司会:高橋 恵(北里大学北里研究所病院), 加瀬 昭彦(医療法人積愛会横浜舞岡病院)
メインコーディネーター:浅見 隆康(群馬大学健康支援総合センター昭和健康支援室)
サブコーディネーター:高橋 恵(北里大学北里研究所病院), 植田 俊幸(鳥取県立厚生病院精神科)

 精神科病院に1年以上継続して入院している人たちが、未だに60%以上を超えている。国は病床削減のためにさまざまな施策を打ち出しており、医療の現場では、長期在院者の退院支援が喫緊の課題となりつつあるが、長期在院に至る理由として、精神症状、問題行動、家族との調整、受け入れ先の確保などが指摘されており、このような状況の中、本人が退院に向け多職種チーム医療を積極的に活用するためには、様々な工夫が求められる。このような工夫を紹介し合い、自分たちの現場に持ち帰り実践を積み重ねていくことが、良質な精神科医療の展開に繋がることとなる。
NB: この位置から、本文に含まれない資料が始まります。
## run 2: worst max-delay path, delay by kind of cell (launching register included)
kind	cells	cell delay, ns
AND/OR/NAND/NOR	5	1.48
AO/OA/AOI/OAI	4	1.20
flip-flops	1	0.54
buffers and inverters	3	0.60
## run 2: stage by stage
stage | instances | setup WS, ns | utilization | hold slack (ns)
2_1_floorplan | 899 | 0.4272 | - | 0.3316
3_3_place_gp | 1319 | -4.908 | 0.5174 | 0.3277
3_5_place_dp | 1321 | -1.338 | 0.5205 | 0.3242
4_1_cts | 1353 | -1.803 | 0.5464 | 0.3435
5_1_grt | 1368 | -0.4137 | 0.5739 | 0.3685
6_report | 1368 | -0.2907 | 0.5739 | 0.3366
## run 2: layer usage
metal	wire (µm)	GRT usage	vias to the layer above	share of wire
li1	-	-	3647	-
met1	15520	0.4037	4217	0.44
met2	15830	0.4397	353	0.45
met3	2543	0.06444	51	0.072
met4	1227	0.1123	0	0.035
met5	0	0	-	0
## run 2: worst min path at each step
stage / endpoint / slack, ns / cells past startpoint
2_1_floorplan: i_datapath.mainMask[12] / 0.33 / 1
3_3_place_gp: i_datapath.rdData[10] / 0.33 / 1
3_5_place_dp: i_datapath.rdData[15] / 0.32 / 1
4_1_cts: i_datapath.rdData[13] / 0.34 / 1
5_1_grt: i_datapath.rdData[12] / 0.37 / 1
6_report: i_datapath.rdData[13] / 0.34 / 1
## config.mk

```make
export PLATFORM = sky130hd
export DESIGN_NAME = postcode_snoop
export DESIGN_NICKNAME = d
export VERILOG_FILES = /design/src/rtl/postcode_snoop_pkg.sv /design/src/rtl/postcode_snoop_sync.sv /design/src/rtl/postcode_snoop_fifo.sv /design/src/rtl/postcode_snoop_regs.sv /design/src/rtl/postcode_snoop.sv
export SDC_FILE = /design/constraint.sdc
export NUM_CORES = 1
export LEC_CHECK = 0
export CORE_AREA = 2 2 480 363
export DETAILED_ROUTE_END_ITERATION = 12
export DIE_AREA = 0 0 482 365
export GPL_TIMING_DRIVEN = 1
export MAX_ROUTING_LAYER = met4
export PLACE_DENSITY = 0.54
export RECOVER_POWER = 50
export SLEW_MARGIN = 20
export SYNTH_ARGS = -nofsm -noshare
export SYNTH_HDL_FRONTEND = slang
export SYNTH_SLANG_ARGS = --single-unit
```

## constraint.sdc

```tcl
create_clock -name clk -period 6 [get_ports clk]
set_input_delay 1.2 -clock clk [delete_from_list [all_inputs] [get_ports clk]]
set_output_delay 1.2 -clock clk [all_outputs]
set_load 0.01 [all_outputs]
```
==> src/rtl/coal_pkg.sv <==
package coal_pkg;
   // Default geometry of the configuration word
   localparam int unsigned RING_CNT  = 4;
   localparam int unsigned WORD_W    = 32;
   localparam int unsigned LIMIT_W   = 5;
   localparam int unsigned WAIT_W    = 11;
   localparam int unsigned RX_EN_LSB = 28;
   localparam int unsigned TX_EN_LSB = 24;
   localparam int unsigned LIMIT_LSB = 16;
   localparam int unsigned WAIT_LSB  = 0;

   // Width needed to hold a count of 0..n
   function automatic int unsigned cnt_width(input int unsigned n);
      return (n < 2) ? 1 : $clog2(n + 1);
   endfunction
endpackage

==> src/rtl/coal_cfg_decode.sv <==
module coal_cfg_decode
   import coal_pkg::*;
#(
   parameter int unsigned RINGS   = RING_CNT,
   parameter int unsigned CFG_W   = WORD_W,
   parameter int unsigned THR_W   = LIMIT_W,
   parameter int unsigned DLY_W   = WAIT_W,
   parameter int unsigned RX_LSB  = RX_EN_LSB,
   parameter int unsigned TX_LSB  = TX_EN_LSB,
   parameter int unsigned THR_LSB = LIMIT_LSB,
   parameter int unsigned DLY_LSB = WAIT_LSB
) (
   input  logic [CFG_W-1:0]   cfg,
   output logic [2*RINGS-1:0] src_en,
   output logic [THR_W-1:0]   thr,
   output logic [DLY_W-1:0]   dly
);
   // Elaboration-time checks on the field layout
   if (RX_LSB + RINGS > CFG_W) begin : g_bad_rx
      $error("receive enable field exceeds word");
   end
   if (TX_LSB + RINGS > CFG_W) begin : g_bad_tx
      $error("transmit enable field exceeds word");
   end
   if (THR_LSB + THR_W > CFG_W) begin : g_bad_thr
      $error("threshold field exceeds word");
   end
   if (DLY_LSB + DLY_W > CFG_W) begin : g_bad_dly
      $error("delay field exceeds word");
   end

   // Low half of src_en = receive rings, high half = transmit rings
   assign src_en = {cfg[TX_LSB +: RINGS], cfg[RX_LSB +: RINGS]};
   assign thr    = cfg[THR_LSB +: THR_W];
   assign dly    = cfg[DLY_LSB +: DLY_W];
endmodule

==> src/rtl/coal_evt_sum.sv <==
module coal_evt_sum #(
   parameter int unsigned N_IN  = 8,
   parameter int unsigned SUM_W = 4
) (
   input  logic [N_IN-1:0]  evt,
   input  logic [N_IN-1:0]  en,
   output logic [SUM_W-1:0] cnt
);
   if (SUM_W < $clog2(N_IN + 1)) begin : g_bad_w
      $error("sum width too small for input count");
   end

   logic [N_IN-1:0] hit;
   assign hit = evt & en;

   if (N_IN == 1) begin : g_single
      assign cnt = SUM_W'(hit[0]);
   end else begin : g_multi
      always_comb begin
         cnt = '0;
         for (int i = 0; i < N_IN; i++) begin
            cnt = cnt + SUM_W'(hit[i]);
         end
      end
   end

   // never more counted than enabled sources present
   always_comb begin
      p_sum_bound_r3 : assert (32'(cnt) <= 32'($countones(en)));
      p_masked_zero_r2 : assert ((en != '0) || (cnt == '0));
   end
endmodule

==> src/rtl/coal_group.sv <==
module coal_group #(
   parameter int unsigned THR_W = 5,
   parameter int unsigned DLY_W = 11,
   parameter int unsigned SUM_W = 4
) (
   input  logic             clk,
   input  logic             rst_n,
   input  logic             tick,
   input  logic             ack,
   input  logic [SUM_W-1:0] inc,
   input  logic [THR_W-1:0] thr,
   input  logic [DLY_W-1:0] dly,
   output logic             irq
);
   localparam int unsigned ACC_W = ((THR_W > SUM_W) ? THR_W : SUM_W) + 1;
   localparam logic [THR_W-1:0] CNT_MAX = '1;
   localparam logic [DLY_W-1:0] TMR_MAX = '1;

   logic [THR_W-1:0] pend_q, pend_d;
   logic [DLY_W-1:0] tmr_q, tmr_d;
   logic             run_q, run_d;
   logic             irq_q, irq_d;
   logic [ACC_W-1:0] acc;
   logic             has_evt, fire_cnt, fire_tmr, fire_now;

   always_comb begin
      has_evt = (inc != '0);
      // Acknowledge opens a new interval; same-cycle events belong to it
      acc     = (ack ? '0 : ACC_W'(pend_q)) + ACC_W'(inc);
      pend_d  = (acc > ACC_W'(CNT_MAX)) ? CNT_MAX : acc[THR_W-1:0];
      run_d   = ack ? has_evt : (run_q | has_evt);
      tmr_d   = tmr_q;
      if (ack) begin
         tmr_d = '0;
      end else if (run_q && tick && !irq_q && (tmr_q != TMR_MAX)) begin
         tmr_d = tmr_q + DLY_W'(1);
      end
      fire_cnt = (thr != '0) && (pend_d >= thr);
      fire_tmr = (dly != '0) && run_q && !ack && (tmr_d >= dly);
      fire_now = (thr == '0) && (dly == '0) && has_evt;
      irq_d    = (irq_q & ~ack) | fire_cnt | fire_tmr | fire_now;
   end

   always_ff @(posedge clk or negedge rst_n) begin
      if (!rst_n) begin
         pend_q <= '0;
         tmr_q  <= '0;
         run_q  <= 1'b0;
         irq_q  <= 1'b0;
      end else begin
         pend_q <= pend_d;
         tmr_q  <= tmr_d;
         run_q  <= run_d;
         irq_q  <= irq_d;
      end
   end

   assign irq = irq_q;

   // request held until acknowledged
   p_hold_r7 : assert property (@(posedge clk) disable iff (!rst_n)
      irq_q && !ack |=> irq_q);
   // a quiet acknowledge leaves a clean interval
   p_ack_clear_r7 : assert property (@(posedge clk) disable iff (!rst_n)
      ack && !has_evt |=> !irq_q && (pend_q == '0) && (tmr_q == '0));
   // saturated count never wraps
   p_no_overflow_r9 : assert property (@(posedge clk) disable iff (!rst_n)
      (pend_q == CNT_MAX) && !ack |=> pend_q == CNT_MAX);
   // timer only moves forward within an interval
   p_tmr_mono_r5 : assert property (@(posedge clk) disable iff (!rst_n)
      !ack |=> tmr_q >= $past(tmr_q));
   // timer frozen while no event is pending
   p_tmr_idle_r5 : assert property (@(posedge clk) disable iff (!rst_n)
      !run_q && !ack |=> tmr_q == $past(tmr_q));
   // with both triggers off, only an event can raise the request
   p_imm_only_r6 : assert property (@(posedge clk) disable iff (!rst_n)
      (thr == '0) && (dly == '0) && !irq_q && !has_evt |=> !irq_q);
endmodule

==> src/rtl/irq_coalesce.sv <==
module irq_coalesce
   import coal_pkg::*;
#(
   parameter int unsigned RINGS   = RING_CNT,
   parameter int unsigned CFG_W   = WORD_W,
   parameter int unsigned THR_W   = LIMIT_W,
   parameter int unsigned DLY_W   = WAIT_W,
   parameter int unsigned RX_LSB  = RX_EN_LSB,
   parameter int unsigned TX_LSB  = TX_EN_LSB,
   parameter int unsigned THR_LSB = LIMIT_LSB,
   parameter int unsigned DLY_LSB = WAIT_LSB
) (
   input  logic             clk,
   input  logic             rst_n,
   input  logic             tick,
   input  logic [RINGS-1:0] rx_evt,
   input  logic [RINGS-1:0] tx_evt,
   input  logic [CFG_W-1:0] cfg_a,
   input  logic [CFG_W-1:0] cfg_b,
   input  logic             ack_a,
   input  logic             ack_b,
   output logic             irq_a,
   output logic             irq_b
);
   localparam int unsigned N_SRC   = 2 * RINGS;
   localparam int unsigned SUM_W   = cnt_width(N_SRC);
   localparam int unsigned N_GROUP = 2;

   if (RINGS < 1) begin : g_bad_rings
      $error("at least one ring per direction required");
   end

   logic [N_SRC-1:0] evt_all;
   logic [CFG_W-1:0] cfg_g [N_GROUP];
   logic [N_GROUP-1:0] ack_g, irq_g;

   assign evt_all  = {tx_evt, rx_evt};
   assign cfg_g[0] = cfg_a;
   assign cfg_g[1] = cfg_b;
   assign ack_g    = {ack_b, ack_a};

   for (genvar g = 0; g < N_GROUP; g++) begin : g_grp
      logic [N_SRC-1:0] src_en;
      logic [THR_W-1:0] thr;
      logic [DLY_W-1:0] dly;
      logic [SUM_W-1:0] inc;

      coal_cfg_decode #(
         .RINGS(RINGS), .CFG_W(CFG_W), .THR_W(THR_W), .DLY_W(DLY_W),
         .RX_LSB(RX_LSB), .TX_LSB(TX_LSB), .THR_LSB(THR_LSB), .DLY_LSB(DLY_LSB)
      ) u_dec (
         .cfg(cfg_g[g]), .src_en(src_en), .thr(thr), .dly(dly)
      );

      coal_evt_sum #(.N_IN(N_SRC), .SUM_W(SUM_W)) u_sum (
         .evt(evt_all), .en(src_en), .cnt(inc)
      );

      coal_group #(.THR_W(THR_W), .DLY_W(DLY_W), .SUM_W(SUM_W)) u_grp (
         .clk(clk), .rst_n(rst_n), .tick(tick), .ack(ack_g[g]),
         .inc(inc), .thr(thr), .dly(dly), .irq(irq_g[g])
      );
   end

   assign irq_a = irq_g[0];
   assign irq_b = irq_g[1];

   // acknowledging A alone never drops B's request
   p_group_indep_r8 : assert property (@(posedge clk) disable iff (!rst_n)
      ack_a && !ack_b && irq_b |=> irq_b);
   // acknowledging B alone never drops A's request
   p_group_indep_b_r8 : assert property (@(posedge clk) disable iff (!rst_n)
      ack_b && !ack_a && irq_a |=> irq_a);
endmodule

==> config.mk <==
export PLATFORM = sky130hd
export DESIGN_NAME = irq_coalesce
export DESIGN_NICKNAME = d
export VERILOG_FILES = /design/src/rtl/coal_pkg.sv /design/src/rtl/coal_cfg_decode.sv /design/src/rtl/coal_evt_sum.sv /design/src/rtl/coal_group.sv /design/src/rtl/irq_coalesce.sv
export SDC_FILE = /design/constraint.sdc
export NUM_CORES = 1
export LEC_CHECK = 0
export CAP_MARGIN = 20
export CORE_MARGIN = 1
export CORE_UTILIZATION = 45
export DETAILED_ROUTE_END_ITERATION = 10
export GPL_TIMING_DRIVEN = 0
export PLACE_DENSITY = 0.74
export SLEW_MARGIN = 20
export SYNTH_ARGS = -nofsm -noshare
export SYNTH_HDL_FRONTEND = slang
export SYNTH_SLANG_ARGS = --single-unit
==> constraint.sdc <==
create_clock -name clk -period 2.94 [get_ports clk]
set_input_delay 0.735 -clock clk [delete_from_list [all_inputs] [get_ports clk]]
set_output_delay 0.735 -clock clk [all_outputs]
set_load 0.005 [all_outputs]
==> key figures, run 1 <==
Run
  – Max Cap Violations: 0

STA
  – Fmax: 202 MHz
  – Hold Vio Cnt, Final: 0
  – Fin crit period: 4.95 ns
  – Slew Limit Fails: 0
  – Relative slew margins: 61.7%
  – Final Skew: 0.0121 ns
  – RSZ-0062 raised after global routing: true
  – Slew @ Worst Pin: 0.560 ns
  – Worst Setup Slack, final: -2.01 ns
  – Period utilisation layout: 168%
  – Final setup viols: 14

Logic synthesis
  – Synthesized netlist cell count: 371
  – Seq/Total Area, Yosys: 27.5%
  – FF+latch count, synth: 36
  – Post-synth EDFFs: 0
  – Most used flip-flop cell after synthesis: dfrtp_1
  – Asr flop ratio synth: 100%
  – Distinct cells, synth: 47
  – Syn Area/Cell: 8.82 µm²
  – Cell Area, Synth: 3270 µm²
  – Synth warn: 0
  – Syn Nets: 506

Die
  – Die area: 7620 µm²
  – Io pins: 79
  – Initial Utilization: 47.4%
  – Die H: 87.3 µm
  – Row count: 30
  – Core footprint: 6910 µm²
  – Die X: 87.3 µm

Power
  – Worst VDD drop: 0.247 mV
  – Power consumption: 2.22 mW
  – PwrDens: 482 nW/µm²
  – Static leakage: 2.20 nW

Clock network
  – CTS Sinks: 36
  – CTS tree: yes
  – Maximum clock path buffer count: 2
  – Number of CTS-inserted buffers: 5
  – H-tree levels: 2
  – Clock latency on the worst-skew pair: 0.30 ns
  – Reg clk slew, reported paths: 0.08 ns
  – Root Buffer: clkbuf_8
  – Post-cts hold buffer count: 0

Global route
  – Initial antenna violation count: 0
  – First-pass GRT wire length: 13200 µm
  – Vias in the first global route: 3008
  – GRT Residual Overflow: 0
  – GRT Total Usage: 22.3%
  – Largest net degree at the start of global routing: 20

Status
  – Outcome: finished with violations
  – Failing checks: setup timing

Cells and area
  – # nets final: 592
  – Synthesis-to-layout area growth: 40.5%
  – Ant diodes: 0
  – Design area: 4600 µm²
  – Fin util: 66.6%
  – Layout cell share with drive strength beyond 1: 19.4%
  – Fin cells: 554
  – FILL cells: 554

Worst setup path
  – Maximum fanout along the worst path: 2
  – CP cell instances: buf_6, and2_4, ha_4, inv_2, fa_1, fa_1, fa_2, fa_2, inv_2, ha_4, a21o_1, a21oi_2, nor2b_2, o21ai_2, nor2b_4, ha_4, nand2b_4, a211oi_2, o21bai_1, a21oi_1, o221ai_1
  – Setup crit end kind: register
  – Worst Path Arrival: 5.12 ns
  – CP peak stage delay: 0.60 ns
  – CP Class: input pin to register
  – Cell family with most CP delay: adder cells
  – Buf+Inv Stages, Crit Path: 3
  – Required time worst endpoint: 3.11 ns
  – Most used cell along the critical path: ha_4
  – Slowest cell on crit path: fa_2
  – Startpoint type of the worst setup path: input pin

Placed design
  – Placed Cells incl. Taps: 529
  – Final HPWL DP: 6020 µm
  – I/O Buffers: 61
  – Dpl ws: -2.92 ns
  – Dpl cell area: 4110 µm²
  – Final Wtd Congestion: 0.853

Detailed routing
  – Routed len/inst: 14.5 µm
  – # DRC: 0
  – Routed Antenna Nets: 0
  – Routed vias: 2892
  – 1st-pass router iterations: 4
  – Vias per inst: 5.22
  – Routed wire length: 8020 µm
  – Initial DRC count: 104

Min path
  – Worst hold path type: input pin to asynchronous set/reset pin
-- path summary, 6_finish.rpt --
check | startpoint | end | slack (ns) | depth (start not counted)
min in group clk | g_grp[0].u_grp.run_q | g_grp[0].u_grp.run_q | 0.55 | 1
hold / removal | rst_n | g_grp[1].u_grp.pend_q[4] | 0.39 | 1
max in group asynchronous | rst_n | g_grp[0].u_grp.tmr_q[2] | 2.07 | 2
setup / recovery | cfg_a[28] | g_grp[0].u_grp.irq | -2.01 | 21
hold reg to reg | g_grp[0].u_grp.run_q | g_grp[0].u_grp.run_q | 0.55 | 1
setup reg to reg | g_grp[1].u_grp.tmr_q[4] | g_grp[1].u_grp.irq | -0.30 | 11
-- power breakdown --
| part | switching, mW | internal (mW) |
|---|---|---|
| Combinational | 0.562 | 0.639 |
| Clock | 0.195 | 0.191 |
| Sequential | 0.0472 | 0.584 |
-- synth_stat cells, types with 5 or more instances --
master | instances | area [µm²]
nand4_1 | 5 | 31.3
fa_1 | 10 | 200
nor2b_1 | 23 | 144
a21oi_1 | 10 | 50.1
nand3_1 | 11 | 55.1
a21o_1 | 6 | 45.0
o21ai_0 | 15 | 75.1
xor2_1 | 5 | 43.8
nor2_1 | 22 | 82.6
a211oi_1 | 5 | 37.5
nand2_1 | 29 | 109
nor4_1 | 6 | 37.5
dfrtp_1 | 36 | 901
inv_1 | 53 | 199
ha_1 | 48 | 601
xnor2_1 | 12 | 105
nand2b_1 | 9 | 56.3
nor3_1 | 11 | 55.1
-- state kept, by name, indices dropped and copies added (netlist names) --
register,cells
g_grp.u_grp.irq,2
g_grp.u_grp.pend_q,10
g_grp.u_grp.run_q,2
g_grp.u_grp.tmr_q,22
-- timing repair --
| action | in CTS | in global routing |
|---|---|---|
| buffers inserted | 9 | 8 |
| resized for setup | 54 | 30 |
| setup endpoints to repair | 14 | 14 |
| pin swaps | 31 | 28 |
-- through the flow --
stage / hold slack [ns] / TNS [ns]
after floorplan: 0.439 / -16.56
after global placement: 0.505 / -25.76
after detailed placement: 0.522 / -26.49
after CTS: 0.396 / -16.91
after global routing: 0.419 / -17.88
final: 0.390 / -16.30
-- logic make-up (layout without fill, tap and decap cells) --
kind of cell	count (synthesis)	in the layout	synth area share, %
buffers and inverters	57	144	6.54
adder cells (fa/ha/maj)	58	58	24.5
AND/OR/NAND/NOR	141	141	24.2
XOR/XNOR	17	17	4.55
multiplexers	1	1	0.306
AO/OA/AOI/OAI	61	61	12.4
flip-flops	36	36	27.5
-- cells in the final DEF (no fill, tap or decap), types with 9 or more instances in the layout --
cell type         n
inv_1            49
clkdlybuf4s50_1  48
ha_1             38
dfrtp_1          36
nand2_1          26
nor2_1           22
nor2b_1          17
buf_6            14
xnor2_1          12
nor3_1           11
ha_4             10
nand3_1           9
buf_4             9
-- layout make-up --
class / count / area, µm² / share of cell area (%)
clock buffer: 7 / 86.3 / 1.88
inverter: 53 / 199 / 4.33
sequential: 36 / 901 / 19.6
clock inverter: 1 / 7.51 / 0.163
multi-input combinational: 278 / 2470 / 53.7
buffer: 4 / 15.0 / 0.327
timing repair buffer: 79 / 798 / 17.4
tap: 96 / 120 / 2.61
-- routing by layer --
layer / part of all wire [%] / vias to the layer above / track usage (%) / routed length (µm)
li1: - / 1460 / - / -
met1: 43 / 1367 / 26.9 / 3440
met2: 53 / 55 / 40.1 / 4220
met3: 3.0 / 10 / 3.89 / 237
met4: 1.6 / 0 / 7.15 / 125
met5: 0 / - / 0 / 0
(Power assumes the default switching activity.)
==> inputs of run 2 (changes only) <==
--- a/config.mk
+++ b/config.mk
@@ -10,8 +10,9 @@
 export CORE_UTILIZATION = 45
 export DETAILED_ROUTE_END_ITERATION = 10
 export GPL_TIMING_DRIVEN = 0
-export PLACE_DENSITY = 0.74
+export PLACE_DENSITY = 0.72
 export SLEW_MARGIN = 20
 export SYNTH_ARGS = -nofsm -noshare
 export SYNTH_HDL_FRONTEND = slang
+export SYNTH_HIERARCHICAL = 1
 export SYNTH_SLANG_ARGS = --single-unit
==> constraint.sdc (replaced) <==
create_clock -name clk -period 5.6 [get_ports clk]
set_input_delay 1.4 -clock clk [delete_from_list [all_inputs] [get_ports clk]]
set_output_delay 1.4 -clock clk [all_outputs]
set_load 0.005 [all_outputs]
==> key figures, run 2 <==
STA
  – Final setup viols: 2 (-12)
  – Slew Limit Fails: 0 (unchanged)
  – RSZ-0062 raised after global routing: true
  – Period utilisation layout: 105%
  – Slew @ Worst Pin: 0.479 ns (-0.0804 ns)
  – Relative slew margins: 68.0% (+6.3 points)
  – Fin crit period: 5.86 ns
  – Worst Setup Slack, final: -0.258 ns (+1.75 ns)
  – Hold Vio Cnt, Final: 0 (unchanged)
  – Final Skew: 0.00565 ns (-0.00645 ns)
  – Fmax: 171 MHz

Worst setup path
  – Required time worst endpoint: 5.76 ns (+2.65 ns)
  – R2r worst-path depth: 12 (+1)
  – CP Class: input pin to register
  – Setup crit end kind: register
  – Maximum fanout along the worst path: 4 (+2)
  – Startpoint type of the worst setup path: input pin
  – Worst Path Arrival: 6.02 ns (+0.90 ns)

Run
  – Max Cap Violations: 0 (unchanged)

Global route
  – GRT Total Usage: 18.0% (-4.3 points)
  – Vias in the first global route: 2888 (-4.0%)
  – Initial antenna violation count: 0 (unchanged)
  – First-pass GRT wire length: 12300 µm (-6.6%)
  – Largest net degree at the start of global routing: 26 (+30%)
  – GRT Residual Overflow: 0 (unchanged)

Cells and area
  – Synthesis-to-layout area growth: 16.7%
  – Layout cell share with drive strength beyond 1: 26.9% (+7.5 points)
  – Design area: 4210 µm² (-8.5%)
  – Commonest non-fill, non-tap cells in the layout: 53 x buf_4, 41 x ha_1, 38 x inv_1
  – Top reg by flops: g_grp.u_grp/tmr_q
  – # nets final: 572 (-3.4%)
  – Commonest non-fill, non-tap cell in the layout: buf_4
  – Largest regs: g_grp.u_grp/tmr_q x22, g_grp.u_grp/pend_q x10
  – Largest register FFs: 22 (unchanged)
  – Ant diodes: 0 (unchanged)

Power
  – Worst VDD drop: 0.115 mV (-54%)
  – PwrDens: 256 nW/µm² (-47%)
  – Static leakage: 2.10 nW (-4.5%)
  – Power consumption: 1.07 mW (-52%)

Logic synthesis
  – Synth top area cells: dfrtp_1 25%, ha_1 17%, buf_4 10%
  – Distinct cells, synth: 51 (+8.5%)
  – Synth top cells by count: 49 x buf_4, 48 x ha_1, 45 x inv_1
  – Asr flop ratio synth: 100% (unchanged)
  – Cell Area, Synth: 3600 µm² (+10%)
  – Syn Area/Cell: 8.79 µm² (-0.34%)
  – Most common cell in the synthesized netlist: buf_4
  – Syn Nets: 545 (+7.7%)
  – Synth warn: 6 (+6)
  – FF+latch count, synth: 36 (unchanged)
  – Most used flip-flop cell after synthesis: dfrtp_1
  – Synth area leader: dfrtp_1
  – Post-synth EDFFs: 0 (unchanged)
  – Synth top area share: 25.0% (-2.5 points)
  – Synthesized netlist cell count: 410 (+11%)
  – Seq/Total Area, Yosys: 25.0% (-2.5 points)

Placed design
  – Final HPWL DP: 5790 µm (-3.8%)
  – I/O Buffers: 12 (-80%)
  – Dpl cell area: 3930 µm² (-4.4%)
  – Final Wtd Congestion: 0.814 (-4.6%)

Die
  – Core footprint: 7730 µm² (+12%)
  – Initial Utilization: 46.6% (-0.74 points)
  – Die X: 91.5 µm (+4.8%)
  – Die area: 8370 µm² (+9.9%)
  – Row count: 32 (+6.7%)
  – Io pins: 79 (unchanged)
  – Die H: 91.5 µm (+4.8%)

Clock network
  – Number of CTS-inserted buffers: 5 (unchanged)
  – Reg clk slew, reported paths: 0.07 ns (about the same)
  – Root Buffer: clkbuf_8
  – CTS tree: yes
  – H-tree levels: 2 (unchanged)
  – Clock latency on the worst-skew pair: 0.28 ns (-0.02 ns)
  – Maximum clock path buffer count: 2 (unchanged)
  – CTS Sinks: 36 (unchanged)

Min path
  – Worst hold path type: register to register
  – Hold path cells: 2

Detailed routing
  – Routed len/inst: 12.9 µm (-11%)
  – Vias per inst: 5.09 (-2.4%)
  – 1st-pass router iterations: 4 (unchanged)
  – Routed wire length: 6950 µm (-13%)
  – # DRC: 0 (unchanged)
  – Routed Antenna Nets: 0 (unchanged)
  – Routed vias: 2750 (-4.9%)
  – Initial DRC count: 64 (-38%)

Status
  – Outcome: finished with violations
  – Failing checks: setup timing
-- run 2: per-layer routing --
layer,wire (µm),share of wire [%],up-vias,track usage [%]
li1,-,-,1403,-
met1,2980,43,1307,21.8
met2,3740,54,38,33.3
met3,195,2.8,2,2.93
met4,37,0.53,0,3.70
met5,0,0,-,0
-- run 2: what timing repair did --
item | in CTS | in global routing
cloned | 0 | 0
endpoints found under the setup margin | 2 | 2
hold buffers | 0 | 0
setup buffers | 6 | 1
pin swaps | 18 | 23
resized for setup | 26 | 15
-- run 2: worst max-delay path, cell delays in order --
cell and delay [ns]:
buf_6 0.09, and2_4 0.14, fa_1 0.53, inv_1 0.05, fa_1 0.49, inv_2 0.04
fa_1 0.48, ha_2 0.18, inv_2 0.04, fa_1 0.49, inv_2 0.07, ha_4 0.23
a21o_1 0.16, a21oi_2 0.16, nor2b_2 0.07, o21ai_2 0.23, o21ai_2 0.09, ha_1 0.32
a21o_1 0.18, a31oi_1 0.14, o21ai_1 0.08, a221oi_1 0.25, o21ai_1 0.10
-- run 2: power breakdown --
group	leakage [nW]	internal (mW)	switching, mW
Combinational	1.56	0.269	0.252
Sequential	0.477	0.307	0.0230
Clock	0.0552	0.132	0.0906
Total	2.10	0.709	0.366
-- run 2: through the flow --
step                utilization (%)  hold WS, ns  worst slack [ns]  setup TNS [ns]  std cells
global placement               50.7        0.488            -0.944           -1.68        524
floorplan                         -        0.468            -0.328          -0.480        410
detailed placement             50.9        0.509             -1.06           -2.09        525
finish                         54.4        0.539            -0.258          -0.371        540
CTS                            53.4        0.527            -0.279          -0.426        539
global route                   54.4        0.565            -0.470          -0.728        540
-- run 2: kinds of logic after synthesis --
family	share of synthesized area, %
AND/OR/NAND/NOR	23.1
buffers and inverters	15.6
adder cells (fa/ha/maj)	22.2
AO/OA/AOI/OAI	9.10
flip-flops	25.0
XOR/XNOR	4.13
multiplexers	0.833
-- run 2: layout make-up --
| class | instances | area [µm²] |
|---|---|---|
| Clock buffer | 6 | 72.6 |
| Fill cell | 726 | 3520 |
| Tap cell | 102 | 128 |
| Inverter | 45 | 169 |
| Buffer | 54 | 405 |
| Clock inverter | 2 | 35.0 |
| Timing Repair Buffer | 20 | 179 |
| Multi-Input combinational cell | 275 | 2320 |
| Sequential cell | 36 | 901 |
 そこで第119回総会では、シンポジウム「地域創りは長期在院者の退院支援から」を企画し、長期在院者の退院支援についての方法を検討することにした。内容は、1)倶知安厚生病院における取組みを通じ、長期在院者の退院支援の意義と課題について紹介する、2)北海道十勝地方において、一般社会資源の活用と精神保健福祉医療、官民協働等の創意工夫を20年以上にわたり行い、6精神科病院1,012床を4精神科病院376床4クリニックに変えた実践を説明する、3)SST普及協会出前講座「個別支援SSTにより、一段と回復を促進する講座」を紹介する。閉鎖処遇が継続し、時々隔離を必要とする事例につき、その関わり方を考え、個別支援SSTを活用し関係を作る糸口を見つける方法について学習する、4)コミュニケーションスキルを学ぶ方法として、大塚製薬とジョリーグッド社で共同開発したSST-VRを紹介する、5)退院と地域生活支援のために、インフォーマルサービスを含めたさまざまな地域資源と連携して、医療ケアに偏らない支援体制を構築するのに必須となるケアマネジメントの手法の紹介、である。
 このシンポジウムを通じ、いろいろな場において、長期在院者における退院支援の工夫が一段と進んで行くことが期待される。